Have no doubt that Hydrogen is a versatile energy carrier. We just have to learn more about how to harness its power. We are used to think that difficult structures are also the most difficult to control. Well… Hydrogen is just teaching us the vice-versa. Elemental Hydrogen is the simplest and lightest atom in existence (made of 1 electron and a nucleus with 1 proton), it is the most abundant substance than anything else in the universe, yet we cannot easily control it as we would like to. In spite of its ultimate atomic simplicity, Hydrogen is the most difficult substance to harness and control. Even so, there is intense activity latelly on this topic and important progess has been made. We have good reasons to be optimistic. It’s not an easy task at all, but hydrogen can be controlled. With the right technology and knowledge we can do this. We MUST do this. Giving up is not an option. Now let’s see why is so important to learn how to harness the hydrogen power. Is Hydrogen really a much better alternative to fossil fuels? Well… Absolutelly YES, it is.
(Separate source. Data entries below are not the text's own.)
## src/cfpc_pkg.sv

```systemverilog
package cfpc_pkg;

  localparam int NUM_CPUS_DEF     = 4;
  localparam int MAX_ZONES_DEF    = 16;
  localparam int FREQ_ENTRIES_DEF = 32;
  localparam int FREQ_BITS_DEF    = 22;
  localparam int LIMIT_SLOTS      = 4;

  typedef enum logic [3:0] {
    OP_THRESH  = 4'd0,
    OP_ZLIMIT  = 4'd1,
    OP_SLIMIT  = 4'd2,
    OP_FREQ    = 4'd3,
    OP_TEMP    = 4'd4,
    OP_TARGET  = 4'd5,
    OP_HOTPLUG = 4'd6,
    OP_ALARM   = 4'd7,
    OP_POLICY  = 4'd8
  } op_t;

  typedef enum logic [2:0] {
    REG_USER_CAP   = 3'd0,
    REG_FORCE_PMAX = 3'd1,
    REG_ZONE_CNT   = 3'd2,
    REG_FREQ_CNT   = 3'd3,
    REG_EXACT_UCAP = 3'd4,
    REG_EXACT_PLIM = 3'd5,
    REG_ZONE_TBL   = 3'd6,
    REG_SYS_TBL    = 3'd7
  } reg_idx_t;

  typedef enum logic [3:0] {
    S_IDLE,
    S_ZRD0,
    S_ZCHK0,
    S_ZRD,
    S_ZCHK,
    S_LIM,
    S_LDAT,
    S_FRD,
    S_FCHK,
    S_SPEED,
    S_FINAL,
    S_OUT
  } state_t;

endpackage

```

## src/cpu_frequency_power_cap.sv

```systemverilog
// channel  direction  handshake             payload
// in       input      in_valid/in_ready     operation, table_slot, cpu_count_slot,
//                                           temperature_c, freq_khz, cpu_number, flag
// out      output     out_valid/out_ready   capped_speed_khz, power_limit_khz,
//                                           zone_now, limit_error
// cfg      input      cfg_valid/cfg_ready   cfg_index, cfg_data
//
// one item at a time, and a stalled output holds the item; a zone search reads the thresholds
// one by one, then each frequency table walk (power limit, then user cap) reads the entries
// one by one through the frequency table's single read port.
// rst_n is synchronous; tables are not cleared and read garbage until loaded.
// in_ready is low from acceptance until the result transfer completes.
module cpu_frequency_power_cap import cfpc_pkg::*; #(
  parameter int NUM_CPUS     = NUM_CPUS_DEF,
  parameter int MAX_ZONES    = MAX_ZONES_DEF,
  parameter int FREQ_ENTRIES = FREQ_ENTRIES_DEF,
  parameter int FREQ_BITS    = FREQ_BITS_DEF
) (
  input  logic                 clk,
  input  logic                 rst_n,
  input  logic                 in_valid,
  output logic                 in_ready,
  input  logic [3:0]           in_operation,
  input  logic [4:0]           in_table_slot,
  input  logic [1:0]           in_cpu_count_slot,
  input  logic signed [7:0]    in_temperature_c,
  input  logic [FREQ_BITS-1:0] in_freq_khz,
  input  logic [1:0]           in_cpu_number,
  input  logic                 in_flag,
  output logic                 out_valid,
  input  logic                 out_ready,
  output logic [FREQ_BITS-1:0] out_capped_speed_khz,
  output logic [FREQ_BITS-1:0] out_power_limit_khz,
  output logic [3:0]           out_zone_now,
  output logic                 out_limit_error,
  input  logic                 cfg_valid,
  output logic                 cfg_ready,
  input  logic [2:0]           cfg_index,
  input  logic [FREQ_BITS-1:0] cfg_data
);

  localparam int ZW   = (MAX_ZONES > 1) ? $clog2(MAX_ZONES) : 1;
  localparam int ZCW  = $clog2(MAX_ZONES + 1);
  localparam int FW   = $clog2(FREQ_ENTRIES);
  localparam int FCW  = $clog2(FREQ_ENTRIES + 1);
  localparam int CW   = (NUM_CPUS > 1) ? $clog2(NUM_CPUS) : 1;
  localparam int CNTW = $clog2(NUM_CPUS + 1);
  localparam int LAW  = ZW + 2;

  state_t state_r, state_nxt;

  // configuration
  logic [FREQ_BITS-1:0] ucap_r;
  logic                 force_r, exact_u_r, exact_p_r, zt_r, st_r;
  logic [4:0]           zc_r;
  logic [5:0]           fc_r;

  // block state
  logic [FREQ_BITS-1:0] tgt_r [NUM_CPUS];
  logic [FREQ_BITS-1:0] pmax_r [NUM_CPUS];
  logic [FREQ_BITS-1:0] sys_r [LIMIT_SLOTS];
  logic [NUM_CPUS-1:0]  online_r;
  logic [ZW-1:0]        zone_r, zone_nxt;
  logic                 alarm_r;
  logic [FREQ_BITS-1:0] pl_r, pl_nxt;

  // sequencer working registers
  logic signed [7:0]    temp_r;
  logic signed [7:0]    prev_r, prev_nxt;
  logic [ZCW-1:0]       k_r, k_nxt;
  logic [FCW-1:0]       ri_r, ri_nxt;
  logic [FREQ_BITS-1:0] rv_r, rv_nxt, last_r, last_nxt;
  logic                 ruser_r, ruser_nxt;
  logic                 err_r, err_nxt;
  logic [FREQ_BITS-1:0] rate_r, rate_nxt, cap_r, cap_nxt;
  logic                 outv_r, outv_nxt;
  logic [FREQ_BITS-1:0] o_speed_r, o_speed_nxt;

  logic                 in_acc;
  logic [31:0]          slot_ext, cpu_ext;
  logic [ZW-1:0]        th_raddr;
  logic [LAW-1:0]       zl_raddr;
  logic [FW-1:0]        fq_raddr;
  logic [7:0]           th_q;
  logic [FREQ_BITS-1:0] zl_q, fq_q;
  logic                 th_we, zl_we, fq_we;

  logic [ZCW-1:0]       zu;
  logic [FCW-1:0]       fu;
  logic [CNTW-1:0]      cnt;
  logic [1:0]           lslot;
  logic [ZW-1:0]        zsel;
  logic [FREQ_BITS-1:0] lim, rate_c, pmin_c, res;

  assign in_ready  = (state_r == S_IDLE);
  assign in_acc    = in_valid && in_ready;
  assign cfg_ready = 1'b1;
  assign slot_ext  = 32'(in_table_slot);
  assign cpu_ext   = 32'(in_cpu_number);

  assign th_we = in_acc && (in_operation == OP_THRESH) && (slot_ext < 32'(MAX_ZONES));
  assign zl_we = in_acc && (in_operation == OP_ZLIMIT) && (slot_ext < 32'(MAX_ZONES));
  assign fq_we = in_acc && (in_operation == OP_FREQ) && (slot_ext < 32'(FREQ_ENTRIES));

  cfpc_ram #(.DEPTH(MAX_ZONES), .WIDTH(8), .AW(ZW)) u_thresh (
    .clk(clk), .we(th_we), .waddr(slot_ext[ZW-1:0]), .wdata(in_temperature_c),
    .raddr(th_raddr), .rdata(th_q)
  );

  cfpc_ram #(.DEPTH(MAX_ZONES * LIMIT_SLOTS), .WIDTH(FREQ_BITS), .AW(LAW)) u_zlim (
    .clk(clk), .we(zl_we), .waddr({slot_ext[ZW-1:0], in_cpu_count_slot}),
    .wdata(in_freq_khz), .raddr(zl_raddr), .rdata(zl_q)
  );

  cfpc_ram #(.DEPTH(FREQ_ENTRIES), .WIDTH(FREQ_BITS), .AW(FW)) u_freq (
    .clk(clk), .we(fq_we), .waddr(slot_ext[FW-1:0]), .wdata(in_freq_khz),
    .raddr(fq_raddr), .rdata(fq_q)
  );

  // counts in use, online cpu count, limit table slot and clamped zone
  always_comb begin
    if (zc_r == 5'd0) begin
      zu = ZCW'(1);
    end else if (int'(zc_r) > MAX_ZONES) begin
      zu = ZCW'(MAX_ZONES);
    end else begin
      zu = ZCW'(zc_r);
    end
    if (fc_r == 6'd0) begin
      fu = FCW'(1);
    end else if (int'(fc_r) > FREQ_ENTRIES) begin
      fu = FCW'(FREQ_ENTRIES);
    end else begin
      fu = FCW'(fc_r);
    end
    cnt = '0;
    for (int i = 0; i < NUM_CPUS; i++) begin
      cnt = cnt + CNTW'(online_r[i]);
    end
    if (int'(cnt) >= LIMIT_SLOTS) begin
      lslot = 2'(LIMIT_SLOTS - 1);
    end else begin
      lslot = 2'(cnt - CNTW'(1));
    end
    if (int'(zone_r) < int'(zu)) begin
      zsel = zone_r;
    end else begin
      zsel = ZW'(zu - ZCW'(1));
    end
  end

  // speed from online targets, policy maxima (when forced) and the power limit
  always_comb begin
    rate_c = '0;
    pmin_c = '1;
    for (int i = 0; i < NUM_CPUS; i++) begin
      if (online_r[i]) begin
        if (force_r && pmax_r[i] < pmin_c) pmin_c = pmax_r[i];
        if (tgt_r[i] > rate_c) rate_c = tgt_r[i];
      end
    end
    if (pmin_c < rate_c) rate_c = pmin_c;
    if (pl_r != '0 && rate_c > pl_r) rate_c = pl_r;
  end

  always_comb begin
    state_nxt   = state_r;
    zone_nxt    = zone_r;
    pl_nxt      = pl_r;
    prev_nxt    = prev_r;
    k_nxt       = k_r;
    ri_nxt      = ri_r;
    rv_nxt      = rv_r;
    last_nxt    = last_r;
    ruser_nxt   = ruser_r;
    err_nxt     = err_r;
    rate_nxt    = rate_r;
    cap_nxt     = cap_r;
    outv_nxt    = outv_r;
    o_speed_nxt = o_speed_r;
    th_raddr    = '0;
    zl_raddr    = {zsel, lslot};
    fq_raddr    = ri_r[FW-1:0];
    lim         = zt_r ? zl_q : '0;
    res         = fq_q;
    if (st_r && alarm_r && sys_r[lslot] < lim) lim = sys_r[lslot];
    unique case (state_r)
      S_IDLE: begin
        if (in_acc) begin
          if (in_operation == OP_TEMP && zt_r) state_nxt = S_ZRD0;
          else state_nxt = S_LIM;
        end
      end
      S_ZRD0: begin
        th_raddr  = '0;
        state_nxt = S_ZCHK0;
      end
      S_ZCHK0: begin
        if (temp_r < $signed(th_q) || zu == ZCW'(1)) begin
          zone_nxt  = '0;
          state_nxt = S_LIM;
        end else begin
          prev_nxt  = $signed(th_q);
          k_nxt     = ZCW'(1);
          state_nxt = S_ZRD;
        end
      end
      S_ZRD: begin
        th_raddr  = k_r[ZW-1:0];
        state_nxt = S_ZCHK;
      end
      S_ZCHK: begin
        if (temp_r >= prev_r && temp_r < $signed(th_q)) begin
          zone_nxt  = k_r[ZW-1:0];
          state_nxt = S_LIM;
        end else if (k_r + ZCW'(1) == zu) begin
          zone_nxt  = ZW'(zu - ZCW'(1));
          state_nxt = S_LIM;
        end else begin
          prev_nxt  = $signed(th_q);
          k_nxt     = k_r + ZCW'(1);
          state_nxt = S_ZRD;
        end
      end
      S_LIM: begin
        if (!zt_r && !st_r) begin
          pl_nxt    = '0;
          err_nxt   = 1'b0;
          state_nxt = S_SPEED;
        end else if (cnt == '0) begin
          err_nxt   = 1'b1;
          state_nxt = S_SPEED;
        end else begin
          state_nxt = S_LDAT;
        end
      end
      S_LDAT: begin
        if (exact_p_r) begin
          pl_nxt    = lim;
          err_nxt   = 1'b0;
          state_nxt = S_SPEED;
        end else begin
          rv_nxt    = lim;
          ri_nxt    = '0;
          ruser_nxt = 1'b0;
          state_nxt = S_FRD;
        end
      end
      S_FRD: begin
        state_nxt = S_FCHK;
      end
      S_FCHK: begin
        // entry before the first one above rv (last entry in use if none is), entry 0 when it is above rv
        if (fq_q > rv_r || ri_r + FCW'(1) == fu) begin
          if (fq_q > rv_r && ri_r != '0) res = last_r;
          if (!ruser_r) begin
            pl_nxt    = res;
            err_nxt   = (fq_q > rv_r) && (ri_r == '0);
            state_nxt = S_SPEED;
          end else begin
            cap_nxt   = res;
            state_nxt = S_FINAL;
          end
        end else begin
          last_nxt  = fq_q;
          ri_nxt    = ri_r + FCW'(1);
          state_nxt = S_FRD;
        end
      end
      S_SPEED: begin
        rate_nxt = rate_c;
        if (ucap_r != '0 && !exact_u_r) begin
          rv_nxt    = ucap_r;
          ri_nxt    = '0;
          ruser_nxt = 1'b1;
          state_nxt = S_FRD;
        end else begin
          cap_nxt   = ucap_r;
          state_nxt = S_FINAL;
        end
      end
      S_FINAL: begin
        o_speed_nxt = (ucap_r != '0 && rate_r > cap_r) ? cap_r : rate_r;
        outv_nxt    = 1'b1;
        state_nxt   = S_OUT;
      end
      S_OUT: begin
        if (out_ready) begin
          outv_nxt  = 1'b0;
          state_nxt = S_IDLE;
        end
      end
      default: state_nxt = S_IDLE;
    endcase
  end

  always_ff @(posedge clk) begin
    if (!rst_n) begin
      state_r <= S_IDLE;
    end else begin
      state_r <= state_nxt;
    end
  end

  always_ff @(posedge clk) begin
    if (!rst_n) begin
      ucap_r    <= '0;
      force_r   <= 1'b0;
      zc_r      <= 5'd1;
      fc_r      <= 6'd1;
      exact_u_r <= 1'b0;
      exact_p_r <= 1'b0;
      zt_r      <= 1'b0;
      st_r      <= 1'b0;
    end else if (cfg_valid && cfg_ready) begin
      unique case (reg_idx_t'(cfg_index))
        REG_USER_CAP:   ucap_r    <= cfg_data;
        REG_FORCE_PMAX: force_r   <= cfg_data[0];
        REG_ZONE_CNT:   zc_r      <= cfg_data[4:0];
        REG_FREQ_CNT:   fc_r      <= cfg_data[5:0];
        REG_EXACT_UCAP: exact_u_r <= cfg_data[0];
        REG_EXACT_PLIM: exact_p_r <= cfg_data[0];
        REG_ZONE_TBL:   zt_r      <= cfg_data[0];
        REG_SYS_TBL:    st_r      <= cfg_data[0];
        default: ;
      endcase
    end
  end

  always_ff @(posedge clk) begin
    if (!rst_n) begin
      for (int i = 0; i < NUM_CPUS; i++) begin
        tgt_r[i]  <= '0;
        pmax_r[i] <= '1;
      end
      online_r <= NUM_CPUS'(1);
      zone_r   <= '0;
      alarm_r  <= 1'b0;
      pl_r     <= '0;
      outv_r   <= 1'b0;
      err_r    <= 1'b0;
    end else begin
      zone_r <= zone_nxt;
      pl_r   <= pl_nxt;
      outv_r <= outv_nxt;
      err_r  <= err_nxt;
      if (in_acc) begin
        if (in_operation == OP_SLIMIT) sys_r[in_cpu_count_slot] <= in_freq_khz;
        if (in_operation == OP_ALARM) alarm_r <= in_flag;
        if (cpu_ext < 32'(NUM_CPUS)) begin
          if (in_operation == OP_TARGET) tgt_r[cpu_ext[CW-1:0]] <= in_freq_khz;
          if (in_operation == OP_POLICY) pmax_r[cpu_ext[CW-1:0]] <= in_freq_khz;
          if (in_operation == OP_HOTPLUG) online_r[cpu_ext[CW-1:0]] <= in_flag;
        end
      end
    end
  end

  always_ff @(posedge clk) begin
    if (in_acc) temp_r <= in_temperature_c;
    prev_r    <= prev_nxt;
    k_r       <= k_nxt;
    ri_r      <= ri_nxt;
    rv_r      <= rv_nxt;
    last_r    <= last_nxt;
    ruser_r   <= ruser_nxt;
    rate_r    <= rate_nxt;
    cap_r     <= cap_nxt;
    o_speed_r <= o_speed_nxt;
  end

  assign out_valid            = outv_r;
  assign out_capped_speed_khz = o_speed_r;
  assign out_power_limit_khz  = pl_r;
  assign out_zone_now         = 4'(zone_r);
  assign out_limit_error      = err_r;

`ifndef SYNTHESIS
  a_outv_state: assert property (@(posedge clk) disable iff (!rst_n)
    out_valid |-> state_r == S_OUT)
    else $error("result shown outside output state");
  a_acc_busy: assert property (@(posedge clk) disable iff (!rst_n)
    in_valid && in_ready |=> !in_ready)
    else $error("ready while item in work");
  a_walk_range: assert property (@(posedge clk) disable iff (!rst_n)
    (state_r == S_FRD || state_r == S_FCHK) |-> ri_r < fu)
    else $error("table walk past entries in use");
  a_no_table: assert property (@(posedge clk) disable iff (!rst_n)
    out_valid && !zt_r && !st_r |-> pl_r == '0 && !err_r)
    else $error("limit set with no table in use");
`endif

endmodule

```

## src/cfpc_ram.sv

```systemverilog
module cfpc_ram #(
  parameter int DEPTH = 16,
  parameter int WIDTH = 8,
  parameter int AW    = 4
) (
  input  logic             clk,
  input  logic             we,
  input  logic [AW-1:0]    waddr,
  input  logic [WIDTH-1:0] wdata,
  input  logic [AW-1:0]    raddr,
  output logic [WIDTH-1:0] rdata
);

  logic [WIDTH-1:0] mem [DEPTH];

  always_ff @(posedge clk) begin
    if (we) begin
      mem[waddr] <= wdata;
    end
    rdata <= mem[raddr];
  end

endmodule

```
We know very well that the fossil fuels we consume on daily basis are hydrocarbon fuels. And hydrocabons are nothing else but a molecular combination between carbon atoms and hydrogen atoms. So it is natural for us to compare hydrogen to other hydrocarbon fuels with which we are more familiar with, such as natural gas (methane CH4), gasoline, diesel, kerosene, ethane (C2H6); propane(C3H8), butane(C4H10), just to name the most frequently used ones. All these substances have one thing in common, they are all fossil fuels and when they burn they release more or less toxic amounts of residues in the atmosphere. Except Hydrogen.
However, in order to produce Hydrogen in a clean way is currently expensive. Likewise, hydrogen has an extremely low boiling point at -253°C, which means at standard temperature and pressue is a gas. Hydrogen is liquid only below its boiling point, which means that once produced, it needs to be stored as liquid in cryogenic conditions. If we store it as gas then we need larger storage containers and that’s already a big inconvenient. We can surely reduce the container’s size but then hydrogen gas must be kept under high-pressue condition. Yet as we very well know a fuel is much easier to store in liquid state, therefore the very low temperature of liquid Hydrogen is still a tough target to achieve. All the other hydrocarbons have higher boiling point therefore much easier to handle, besides are easier to produce. That’s one of the reason why we rely so much on fossil fuels for such a long time and for a while we still have to.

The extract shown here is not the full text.